┌─ STUDY MATERIAL

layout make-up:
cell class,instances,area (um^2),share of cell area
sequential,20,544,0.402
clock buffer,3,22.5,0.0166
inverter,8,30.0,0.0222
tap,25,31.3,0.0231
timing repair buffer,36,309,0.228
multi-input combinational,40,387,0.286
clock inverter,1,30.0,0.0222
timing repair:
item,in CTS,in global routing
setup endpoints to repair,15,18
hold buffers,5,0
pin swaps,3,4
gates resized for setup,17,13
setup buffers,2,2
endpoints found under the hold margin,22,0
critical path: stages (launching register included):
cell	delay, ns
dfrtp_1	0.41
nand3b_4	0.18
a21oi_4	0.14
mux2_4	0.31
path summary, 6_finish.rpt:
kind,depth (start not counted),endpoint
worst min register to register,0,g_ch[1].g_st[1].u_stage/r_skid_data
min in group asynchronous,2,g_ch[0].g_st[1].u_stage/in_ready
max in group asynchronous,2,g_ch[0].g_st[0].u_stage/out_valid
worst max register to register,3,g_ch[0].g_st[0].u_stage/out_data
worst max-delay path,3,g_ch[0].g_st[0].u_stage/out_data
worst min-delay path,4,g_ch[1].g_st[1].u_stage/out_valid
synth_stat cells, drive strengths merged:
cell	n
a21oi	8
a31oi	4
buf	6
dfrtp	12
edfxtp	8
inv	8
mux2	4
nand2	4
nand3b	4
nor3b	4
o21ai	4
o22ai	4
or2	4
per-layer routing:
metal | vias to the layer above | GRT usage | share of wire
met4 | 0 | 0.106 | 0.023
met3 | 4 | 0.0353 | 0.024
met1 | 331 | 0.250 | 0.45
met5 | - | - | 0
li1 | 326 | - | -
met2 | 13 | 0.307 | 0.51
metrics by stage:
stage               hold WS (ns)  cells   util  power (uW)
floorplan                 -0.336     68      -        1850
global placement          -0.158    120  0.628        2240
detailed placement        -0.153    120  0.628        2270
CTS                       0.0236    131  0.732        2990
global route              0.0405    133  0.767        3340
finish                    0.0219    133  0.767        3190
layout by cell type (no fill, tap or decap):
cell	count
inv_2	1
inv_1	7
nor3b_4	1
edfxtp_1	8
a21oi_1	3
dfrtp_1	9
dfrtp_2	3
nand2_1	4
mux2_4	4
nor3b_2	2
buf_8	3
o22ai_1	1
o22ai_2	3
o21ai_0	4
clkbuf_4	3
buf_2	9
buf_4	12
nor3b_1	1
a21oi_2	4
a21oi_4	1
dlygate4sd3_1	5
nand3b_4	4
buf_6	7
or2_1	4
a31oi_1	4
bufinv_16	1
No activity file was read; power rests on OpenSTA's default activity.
$ cat config.mk
export PLATFORM = sky130hd
export DESIGN_NAME = stateful_accum
export DESIGN_NICKNAME = d
export VERILOG_FILES = /design/src/rtl/stateful_pkg.sv /design/src/rtl/stateful_step_counter.sv /design/src/rtl/stateful_accum.sv
export SDC_FILE = /design/constraint.sdc
export NUM_CORES = 1
export LEC_CHECK = 0
export ABC_AREA = 1
export ABC_CLOCK_PERIOD_IN_PS = 3600
export BUFFER_PORTS_ARGS = -buffer_cell sky130_fd_sc_hd__buf_2
export CAP_MARGIN = 10
export CORE_MARGIN = 4
export CORE_UTILIZATION = 50
export CTS_BUF_LIST = sky130_fd_sc_hd__clkbuf_4 sky130_fd_sc_hd__clkbuf_8 sky130_fd_sc_hd__clkbuf_16
export CTS_CLUSTER_DIAMETER = 100
export DETAILED_ROUTE_END_ITERATION = 10
export PLACE_DENSITY = 0.75
export SLEW_MARGIN = 10
export SYNTH_ARGS = -nofsm -noshare
export SYNTH_HDL_FRONTEND = slang
export SYNTH_SLANG_ARGS = --single-unit
$ cat constraint.sdc
create_clock -name clk -period 3.6 [get_ports clk]
set_input_delay 0.72 -clock clk [delete_from_list [all_inputs] [get_ports clk]]
set_output_delay 0.72 -clock clk [all_outputs]
set_load 0.05 [all_outputs]
## src/rtl/axi_lite_pkg.sv

```systemverilog
// Shared AXI4-Lite types and default widths for the master controller.
package axi_lite_pkg;

    localparam int unsigned AXI_ADDR_W = 32;
    localparam int unsigned AXI_DATA_W = 32;

    typedef enum logic [1:0] {
        OKAY   = 2'b00,
        EXOKAY = 2'b01,
        SLVERR = 2'b10,
        DECERR = 2'b11
    } axi_resp_e;

    typedef enum logic [2:0] {
        IDLE,
        WR_REQ,
        WR_RESP,
        RD_REQ,
        RD_DATA,
        DONE
    } mctrl_state_e;

endpackage

```

## src/rtl/axi_lite_master_ctrl.sv

```systemverilog
// Single-outstanding AXI4-Lite master: turns start_write/start_read pulses
// into full AW+W->B or AR->R transactions and reports status via a done pulse.
module axi_lite_master_ctrl
    import axi_lite_pkg::*;
#(
    parameter int unsigned ADDR_WIDTH = AXI_ADDR_W,
    parameter int unsigned DATA_WIDTH = AXI_DATA_W,   // 32 or 64
    parameter int unsigned STRB_WIDTH = DATA_WIDTH / 8
) (
    input  logic                  clk,
    input  logic                  rst,
    // command side
    input  logic                  start_write,
    input  logic                  start_read,
    input  logic [ADDR_WIDTH-1:0] cmd_addr,
    input  logic [DATA_WIDTH-1:0] cmd_wdata,
    input  logic [STRB_WIDTH-1:0] cmd_wstrb,
    output logic                  busy,
    output logic                  done,
    output logic [DATA_WIDTH-1:0] rdata_out,
    output logic [1:0]            resp_out,
    output logic                  cmd_dropped,
    // AXI write address / data / response
    output logic [ADDR_WIDTH-1:0] awaddr,
    output logic [2:0]            awprot,
    output logic                  awvalid,
    input  logic                  awready,
    output logic [DATA_WIDTH-1:0] wdata,
    output logic [STRB_WIDTH-1:0] wstrb,
    output logic                  wvalid,
    input  logic                  wready,
    input  logic [1:0]            bresp,
    input  logic                  bvalid,
    output logic                  bready,
    // AXI read address / data
    output logic [ADDR_WIDTH-1:0] araddr,
    output logic [2:0]            arprot,
    output logic                  arvalid,
    input  logic                  arready,
    input  logic [DATA_WIDTH-1:0] rdata,
    input  logic [1:0]            rresp,
    input  logic                  rvalid,
    output logic                  rready
);

    mctrl_state_e          state_q, state_d;
    logic                  aw_done_q, aw_done_d;
    logic                  w_done_q, w_done_d;
    logic                  awvalid_q, awvalid_d;
    logic                  wvalid_q, wvalid_d;
    logic                  bready_q, bready_d;
    logic                  arvalid_q, arvalid_d;
    logic                  rready_q, rready_d;
    logic                  busy_q, busy_d;
    logic                  done_q, done_d;
    logic                  cmd_dropped_q, cmd_dropped_d;
    logic [ADDR_WIDTH-1:0] addr_q, addr_d;
    logic [DATA_WIDTH-1:0] wdata_q, wdata_d;
    logic [STRB_WIDTH-1:0] wstrb_q, wstrb_d;
    logic [DATA_WIDTH-1:0] rdata_out_q, rdata_out_d;
    axi_resp_e             resp_q, resp_d;

    // Next-state and registered-output computation; every output is a flop,
    // so each valid/ready is set on the transition into the state that owns it.
    always_comb begin
        state_d       = state_q;
        aw_done_d     = aw_done_q;
        w_done_d      = w_done_q;
        awvalid_d     = awvalid_q;
        wvalid_d      = wvalid_q;
        bready_d      = bready_q;
        arvalid_d     = arvalid_q;
        rready_d      = rready_q;
        busy_d        = busy_q;
        done_d        = 1'b0;
        addr_d        = addr_q;
        wdata_d       = wdata_q;
        wstrb_d       = wstrb_q;
        rdata_out_d   = rdata_out_q;
        resp_d        = resp_q;
        cmd_dropped_d = (state_q != IDLE) && (start_write || start_read);

        unique case (state_q)
            IDLE: begin
                if (start_write) begin
                    addr_d        = cmd_addr;
                    wdata_d       = cmd_wdata;
                    wstrb_d       = cmd_wstrb;
                    awvalid_d     = 1'b1;
                    wvalid_d      = 1'b1;
                    aw_done_d     = 1'b0;
                    w_done_d      = 1'b0;
                    busy_d        = 1'b1;
                    cmd_dropped_d = start_read;
                    state_d       = WR_REQ;
                end else if (start_read) begin
                    addr_d    = cmd_addr;
                    arvalid_d = 1'b1;
                    busy_d    = 1'b1;
                    state_d   = RD_REQ;
                end
            end
            WR_REQ: begin
                if (awvalid_q && awready) begin
                    awvalid_d = 1'b0;
                    aw_done_d = 1'b1;
                end
                if (wvalid_q && wready) begin
                    wvalid_d = 1'b0;
                    w_done_d = 1'b1;
                end
                if (aw_done_q && w_done_q) begin
                    bready_d = 1'b1;
                    state_d  = WR_RESP;
                end
            end
            WR_RESP: begin
                if (bvalid && bready_q) begin
                    resp_d   = axi_resp_e'(bresp);
                    bready_d = 1'b0;
                    done_d   = 1'b1;
                    state_d  = DONE;
                end
            end
            RD_REQ: begin
                if (arvalid_q && arready) begin
                    arvalid_d = 1'b0;
                    rready_d  = 1'b1;
                    state_d   = RD_DATA;
                end
            end
            RD_DATA: begin
                if (rvalid && rready_q) begin
                    rdata_out_d = rdata;
                    resp_d      = axi_resp_e'(rresp);
                    rready_d    = 1'b0;
                    done_d      = 1'b1;
                    state_d     = DONE;
                end
            end
            DONE: begin
                busy_d  = 1'b0;
                state_d = IDLE;
            end
            default: state_d = IDLE;
        endcase
    end

    // State and output registers; reset abandons any transaction at once.
    always_ff @(posedge clk or posedge rst) begin
        if (rst) begin
            state_q       <= IDLE;
            aw_done_q     <= 1'b0;
            w_done_q      <= 1'b0;
            awvalid_q     <= 1'b0;
            wvalid_q      <= 1'b0;
            bready_q      <= 1'b0;
            arvalid_q     <= 1'b0;
            rready_q      <= 1'b0;
            busy_q        <= 1'b0;
            done_q        <= 1'b0;
            cmd_dropped_q <= 1'b0;
            addr_q        <= '0;
            wdata_q       <= '0;
            wstrb_q       <= '0;
            rdata_out_q   <= '0;
            resp_q        <= OKAY;
        end else begin
            state_q       <= state_d;
            aw_done_q     <= aw_done_d;
            w_done_q      <= w_done_d;
            awvalid_q     <= awvalid_d;
            wvalid_q      <= wvalid_d;
            bready_q      <= bready_d;
            arvalid_q     <= arvalid_d;
            rready_q      <= rready_d;
            busy_q        <= busy_d;
            done_q        <= done_d;
            cmd_dropped_q <= cmd_dropped_d;
            addr_q        <= addr_d;
            wdata_q       <= wdata_d;
            wstrb_q       <= wstrb_d;
            rdata_out_q   <= rdata_out_d;
            resp_q        <= resp_d;
        end
    end

    assign awaddr      = addr_q;
    assign araddr      = addr_q;
    assign awprot      = 3'b000;
    assign arprot      = 3'b000;
    assign awvalid     = awvalid_q;
    assign wdata       = wdata_q;
    assign wstrb       = wstrb_q;
    assign wvalid      = wvalid_q;
    assign bready      = bready_q;
    assign arvalid     = arvalid_q;
    assign rready      = rready_q;
    assign busy        = busy_q;
    assign done        = done_q;
    assign cmd_dropped = cmd_dropped_q;
    assign rdata_out   = rdata_out_q;
    assign resp_out    = resp_q;

endmodule

```

## config.mk

```make
export PLATFORM = sky130hd
export DESIGN_NAME = axi_lite_master_ctrl
export DESIGN_NICKNAME = d
export VERILOG_FILES = /design/src/rtl/axi_lite_pkg.sv /design/src/rtl/axi_lite_master_ctrl.sv
export SDC_FILE = /design/constraint.sdc
export NUM_CORES = 1
export LEC_CHECK = 0
export ABC_CLOCK_PERIOD_IN_PS = 4100
export BUFFER_PORTS_ARGS = -buffer_cell sky130_fd_sc_hd__buf_2
export CAP_MARGIN = 20
export CORE_UTILIZATION = 40
export CTS_CLUSTER_DIAMETER = 50
export DETAILED_ROUTE_END_ITERATION = 16
export PLACE_DENSITY_LB_ADDON = 0.1
export SYNTH_ARGS = -nofsm -noshare
export SYNTH_HDL_FRONTEND = slang
export SYNTH_SLANG_ARGS = --single-unit
```

## constraint.sdc

```tcl
create_clock -name clk -period 4.1 [get_ports clk]
set_input_delay 0 -clock clk [delete_from_list [all_inputs] [get_ports clk]]
set_output_delay 0 -clock clk [all_outputs]
set_load 0.03 [all_outputs]
```

Yosys cells after proc, flatten, opt, wreduce, memory -nomap -nowiden
Index checks and enable logic that the tools add are counted.
- bits in read-only memories: 0
- output and inout port bits: 148
- word-level logic and storage cells: 98
- bits in latches: 0
- register bits: 115
- bits in writable memories: 0
- input bits: 113
- memories kept: 0
- add/subtract/negate cells: 0
- muxes and demuxes: 39
- bitwise logic cells: 0
- order comparisons: 0
- reduce and logical (&&, ||, !) cells: 28
- equality and inequality tests: 15
- multipliers: 0
- div/mod/pow operators: 0
- shifts and indexed selects: 0
- operators by type and width (cell ; count):
    two-way mux 32 bit ; 2
    two-way mux 1 bit ; 18
    two-way mux 3 bit ; 6
    inequality test 2 bit (second input constant) ; 9
    case mux 1 bit (2 select lines) ; 9
    case mux 3 bit (5 select lines) ; 1
    AND reduction 3 bit ; 5
    nonzero test 2 bit ; 7
    AND reduction 2 bit ; 4
    logical AND 1 bit ; 7
    equality test 3 x 2 -> 1 bit (second input constant) ; 2
    equality test 3 bit (second input constant) ; 2
    AND reduction 5 bit ; 1
    two-way mux 2 bit ; 2
    case mux 2 bit (2 select lines) ; 1
    AND reduction 4 bit ; 1
    equality test 3 x 1 -> 1 bit (second input constant) ; 1
    logical NOT 3 bit ; 1
    inequality test 3 bit (second input constant) ; 1
    nonzero test 3 bit ; 1
    logical OR 1 bit ; 1

Depth between registers and ports, before layout
Gate-level depths: netlist (run 1).
- depth after elaboration: 4
- gate-level depth with buffers: 6
- gate-level depth less buffers: 4

Least setup slack after synthesis (run 1)
No wires, ideal clock.
- kind: register -> register
- from: register state_q[1]
- to: register addr_q[11], in the netlist araddr[11]
- period minus slack after synthesis: 1.694 ns
- setup time: 0.125 ns
- required time: 3.975 ns
- buffers on the path: 2
- data arrival time: 1.569 ns
- stages on the path, launching flop included: 7
- path slack: 2.406 ns
- cells stage by stage: dfrtp_1 buf_6 nor2_2 nand2_1 nor2_4 buf_6 mux2_2
- cells in the longest elaborated chain, start to end: 2
- ends and longest elaborated chain (item ; RTL line ; RTL):
    start, declared ; axi_lite_master_ctrl.sv:46 ; mctrl_state_e state_q, state_d;
    start signal, assigned ; axi_lite_master_ctrl.sv:169 ; state_q <= state_d;
    logical NOT 3 bit ; axi_lite_master_ctrl.sv:83 ; unique case (state_q)
    AND reduction 2 bit (no source line) ; - ;
    end signal, assigned ; axi_lite_master_ctrl.sv:180 ; addr_q <= addr_d;
    end, declared ; axi_lite_master_ctrl.sv:57 ; logic [ADDR_WIDTH-1:0] addr_q, addr_d;
Every way passes these cells.
A chain may end at the register's enable or synchronous reset.

Worst setup path in the final report (run 1)
- from: register state_q[2]
- to: register rdata_out_q[21], in the netlist rdata_out[21]
- cells in the longest elaborated chain, start to end: 2
- ends and longest elaborated chain (item ; RTL line ; RTL):
    equality test 3 bit ; axi_lite_master_ctrl.sv:83 ;
    AND reduction 2 bit (no source line) ; - ;
    end signal, assigned ; axi_lite_master_ctrl.sv:183 ; rdata_out_q <= rdata_out_d;
    end, declared ; axi_lite_master_ctrl.sv:60 ; logic [DATA_WIDTH-1:0] rdata_out_q, rdata_out_d;
Every way passes these cells.

==> reports/metrics.sh, run 1 <==
WHS_NS=0.1211
POSTSYNTHREGISTERBITS=115
MAX_SLEW.WORST_PIN.SLEW_NS=0.9007
FLOW.AREA_GROWTH_FROM_SYNTHESIS_PCT=56.91
NUMBER_OF_POST_CTS_SETUP_REPAIR_BUFFERS=0
SYNTHESIS.INSTANCES=331
HPWLAFTERDP_UM=7904
HOLD_BUFFERS=113
TIMING.FINAL.HOLD_VIOLATIONS=0
CP-END-KIND='flop'
NUMBER_OF_H_TREE_LEVELS=4
CRIT_PATH_MAX_FANOUT=20
ROUTE.DETAILED.WL_PER_INST_UM=15.04
SEQ_AREA_FRAC_SYNTH=0.5982
DETAIL_ROUTE.VIAS_PER_CELL=4.588
REQUIRED_NS=4.38
TIMING.FINAL.CRIT_SHARE=0.5862
FMAXACHIEVABLE_MHz=416.1
POSTCTSRESIZEDCELLS=0
LAYOUT.CORE_UTILIZATION=0.6527
DPL-INSTANCE-AREA_SQ_MM=0.005903
CELLLEAKAGEPOWER_uW=0.004097
NUMCLOCKSINKS=115
GLOBAL_ROUTE_OVERFLOW=0
GRT_MAX_DEGREE=84
TIMING.SETUP.CRITICAL_PATH_CLASS='reg2reg'
CLOCK_INSERTION_DELAY_WORST_SKEW_NS=0.40
GPL.FINAL_WEIGHTED_CONGESTION=0.7702
CLOCK_TREE.ROOT_CELL='clkbuf_16'
CTS_TREE='yes'
ROWS=39
MAXSLEWVIOLCOUNT=0
FINALCLOCKSKEW_NS=0.006507
FP.DIEH_UM=111.7
DIEAREA_SQ_MM=0.01247
PIN_COUNT=261
ANTENNA_VIOLATIONS_BEFORE_REPAIR=0
RSZ0062_AT_GRT='false'
FLOORPLAN.DIE.WIDTH_UM=111.7
POWER_DENSITY_OF_THE_PLACED_CELLS_mW_PER_MM2=364.3
FLOORPLAN_CORE_AREA_SQ_MM=0.01156
NETLIST_AREA_SQ_MM=0.004811
START_UTIL=0.4160
CRIT_PATH_START_KIND='flop'
FINAL_NET_COUNT=786
SHARE_OF_POST_ROUTE_CELLS_WITH_DRIVE_STRENGTH_ABOVE_1=0.5758
CTS_BUFFERS=17
DRT_PASS1_ITERATIONS=10
AVGSYNTHCELLAREA_SQ_UM=14.53
FINALWIRELENGTH_UM=12360
WORSTPATHARRIVAL_NS=2.69
ASYNC_RESET_FF_FRAC=1.000
OUTCOME='finished, violations left'
YS.WARNINGS.COUNT=0
YS_TYPES=33
SYNTH_ENABLE_FLOP_CELLS=0
SYNTH_TOP_FLOP_CELL='dfrtp_1'
ANTENNA_VIOLATING_NETS_POST_ROUTE=0
SLEW-LIMIT-HEADROOM=0.3996
VIAS=3771
GROUTE.USAGE.OVERALL=0.2064
ANTENNA_DIODE_COUNT=0
POST-ROUTE-CELL-AREA_SQ_MM=0.007548
PORTBUFFERS=254
SETUP_VIOL_COUNT_FINAL=0
MAX-CAP-VIOLATIONS=0
CLK_PIN_SLEW_WORST_PATHS_NS=0.05
DETAIL_ROUTE.ITER0.VIOLATIONS=106
VDD_DROP_MAX_mV=0.2231
POST-ROUTE-DRC-COUNT=20
CTS_BUFFER_DEPTH=2
FINAL.SETUP.TNS_NS=0
HOLD_CLASS='in2async'
FINAL_PERIOD_MINUS_WORST_SETUP_SLACK_NS=2.403
GLOBAL_ROUTE_WIRE_LENGTH_BEFORE_REPAIR_UM=19720
NUMBER_OF_GLOBAL_ROUTE_VIAS_BEFORE_REPAIR=3922
FAILED_CHECKS='design-rule violations'
through the flow:
step                      std cells  worst slack, ns  total power, uW
after floorplan                 336            1.056             1359
after global placement          683            1.767             1431
after detailed placement        683            1.705             1435
after CTS                       821            1.670             2777
after global routing            822            1.505             2861
final                           822            1.697             2750
metal layers:
metal  global-route usage  vias up  wire [um]
met5                    0        -          0
met3              0.05770       21        789
met4               0.1000        0        281
li1                     -     1785          -
met1               0.2244     1807       4736
met2               0.3694      158       6558
cell usage after synthesis, types with 4 or more instances:
cell type	n	area share
dfrtp_1	115	0.60
mux2_2	102	0.24
buf_4	42	0.066
nand2_1	11	0.0086
nor2_1	8	0.0062
a21oi_1	6	0.0062
buf_6	5	0.012
o21ai_0	5	0.0052
buf_2	4	0.0042
inv_1	4	0.0031
report_power, final:
| part | internal, uW | switching [uW] |
|---|---|---|
| clock network | 791 | 453 |
| registers | 1160 | 16.1 |
| logic | 156 | 173 |
worst max-delay path: stages, from the launching register on:
cell and delay [ns]:
dfrtp_1 0.55, nor3b_4 0.35, and3_1 0.60, buf_4 0.38, mux2_2 0.38
logic make-up after synthesis:
family | Yosys count | synth area share
muxes | 106 | 0.2497
and+or+nand+nor | 30 | 0.03459
DFF | 115 | 0.5982
other | 1 | 0.0007795
buffers and inverters | 57 | 0.08608
xor gates and xnor gates | 1 | 0.001821
AOI/OAI and AO/OA | 21 | 0.02887
worst paths after layout:
kind	from	endpoint	slack [ns]	depth (start not counted)
max	state_q[2]$_DFFE_PP0P_	rdata_out[21]$_DFFE_PP0P_	1.70	4
min	rst	araddr[24]$_DFFE_PP0P_	0.12	3
max reg2reg	state_q[2]$_DFFE_PP0P_	rdata_out[21]$_DFFE_PP0P_	1.70	4
min reg2reg	wdata[22]$_DFFE_PP0P_	wdata[22]$_DFFE_PP0P_	0.50	1
max in group asynchronous	rst	arvalid$_DFFE_PP0P_	2.89	5
min in group clk	cmd_addr[10]	araddr[10]$_DFFE_PP0P_	0.36	3
sequential cells by signal, summed over array words and instances (netlist names):
signal       flops
araddr          32
rdata_out       32
wdata           32
wstrb            4
state_q          3
resp_out         2
arvalid          1
aw_done_q        1
awvalid          1
bready           1
busy             1
cmd_dropped      1
done             1
rready           1
w_done_q         1
wvalid           1
layout by cell type (no fill, tap or decap), types with 2 or more instances in the layout:
cell and n:
mux2_2 102, conb_1 6, dfrtp_1 115, a21oi_1 6, clkbuf_8 3, mux2_4 2, dlygate4sd3_1 113, nor2_1 8
o21ai_0 5, mux2_1 2, a32o_1 2, a31oi_1 2, clkbuf_1 4, buf_2 254, buf_4 2, nand2_1 11
clkbuf_16 17, nor3_1 2, inv_1 3, and3_1 2
area by class of cell:
| cell class | count | area, sq um |
|---|---|---|
| Sequential cell | 115 | 2878 |
| Clock buffer | 24 | 481.7 |
| Inverter | 5 | 21.27 |
| Clock inverter | 1 | 5.005 |
| Multi-Input combinational cell | 164 | 1539 |
| Fill cell | 891 | 4016 |
| Tap cell | 143 | 178.9 |
| Timing Repair Buffer | 370 | 2445 |
No activity file was read; power rests on OpenSTA's default activity.
==> run 2, diff against run 1 <==
- ABC_AREA: default -> 1
- ABC_CLOCK_PERIOD_IN_PS: 4100 -> 2100
- clock period: 4.1 -> 2.1 ns (I/O delays scaled with it)
==> run 2 against run 1 <==
  * The flow now finishes without violations
  * Synthesized area is 3.0% higher
  * Worst hold slack worse by 0.075 ns
  * Die area is 3.0% higher
  * First-iteration DRC count grew 130%
  * Flip-flop and latch count stayed put
  * Clock power rose by 120%
  * Fmax rose by 42%
  * Core utilization fell by 1.1 points
  * Wire length grew 12%
  * Final area rose by 2.5%
  * Cell count is 31% higher
  * Worst setup slack lost 1.3 ns
==> src/rtl/tdm_demux_8ch.sv <==
// Receive-side demultiplexer for an 8-slot TDM link: locks to frame sync,
// steers each beat to its channel and publishes complete frames atomically.
module tdm_demux_8ch #(
  parameter int unsigned DW               = 1,
  parameter bit          SYNC_EVERY_FRAME = 1'b1
) (
  input  logic            clk,
  input  logic            rst_n,
  input  logic [DW-1:0]   din,
  input  logic            din_valid,
  input  logic            frame_sync,
  output logic [8*DW-1:0] ch_out,
  output logic            frame_valid,
  output logic            locked,
  output logic [2:0]      slot,
  output logic            sync_err
);

  localparam int unsigned NCH = 8;

  typedef enum logic {HUNT, LOCKED} state_t;

  state_t            state_q, state_d;
  logic [2:0]        slot_d;
  logic [DW-1:0]     cap_q [NCH];
  logic [DW-1:0]     cap_d [NCH];
  logic [8*DW-1:0]   ch_out_d;
  logic              frame_valid_d;
  logic              sync_err_d;

  // State, capture and output registers
  always_ff @(posedge clk or negedge rst_n) begin
    if (!rst_n) begin
      state_q     <= HUNT;
      slot        <= 3'd0;
      cap_q       <= '{default: '0};
      ch_out      <= '0;
      frame_valid <= 1'b0;
      locked      <= 1'b0;
      sync_err    <= 1'b0;
    end else begin
      state_q     <= state_d;
      slot        <= slot_d;
      cap_q       <= cap_d;
      ch_out      <= ch_out_d;
      frame_valid <= frame_valid_d;
      locked      <= (state_d == LOCKED);
      sync_err    <= sync_err_d;
    end
  end

  // Next-state: slot tracking, sync checking and frame publication
  always_comb begin
    state_d       = state_q;
    slot_d        = slot;
    cap_d         = cap_q;
    ch_out_d      = ch_out;
    frame_valid_d = 1'b0;
    sync_err_d    = 1'b0;

    if (din_valid) begin
      unique case (state_q)
        HUNT: begin
          if (frame_sync) begin
            cap_d[0] = din;
            slot_d   = 3'd1;
            state_d  = LOCKED;
          end
        end
        LOCKED: begin
          if (frame_sync && (slot != 3'd0)) begin
            // Misaligned sync restarts the frame on this beat
            sync_err_d = 1'b1;
            cap_d[0]   = din;
            slot_d     = 3'd1;
          end else if (SYNC_EVERY_FRAME && !frame_sync && (slot == 3'd0)) begin
            sync_err_d = 1'b1;
            slot_d     = 3'd0;
            state_d    = HUNT;
          end else begin
            cap_d[slot] = din;
            slot_d      = slot + 3'd1;
            if (slot == 3'd7) begin
              frame_valid_d = 1'b1;
              for (int k = 0; k < 7; k++) begin
                ch_out_d[k*DW +: DW] = cap_q[k];
              end
              ch_out_d[7*DW +: DW] = din;
            end
          end
        end
        default: state_d = HUNT;
      endcase
    end
  end

endmodule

└─

TASK ITEM: Repeat verbatim the opening run of entries, ending with the line that contains "min in group asynchronous,2,g_ch[0].g_st[1].u_stage/in_ready".

EXERCISE ANSWER:
layout make-up:
cell class,instances,area (um^2),share of cell area
sequential,20,544,0.402
clock buffer,3,22.5,0.0166
inverter,8,30.0,0.0222
tap,25,31.3,0.0231
timing repair buffer,36,309,0.228
multi-input combinational,40,387,0.286
clock inverter,1,30.0,0.0222
timing repair:
item,in CTS,in global routing
setup endpoints to repair,15,18
hold buffers,5,0
pin swaps,3,4
gates resized for setup,17,13
setup buffers,2,2
endpoints found under the hold margin,22,0
critical path: stages (launching register included):
cell	delay, ns
dfrtp_1	0.41
nand3b_4	0.18
a21oi_4	0.14
mux2_4	0.31
path summary, 6_finish.rpt:
kind,depth (start not counted),endpoint
worst min register to register,0,g_ch[1].g_st[1].u_stage/r_skid_data
min in group asynchronous,2,g_ch[0].g_st[1].u_stage/in_ready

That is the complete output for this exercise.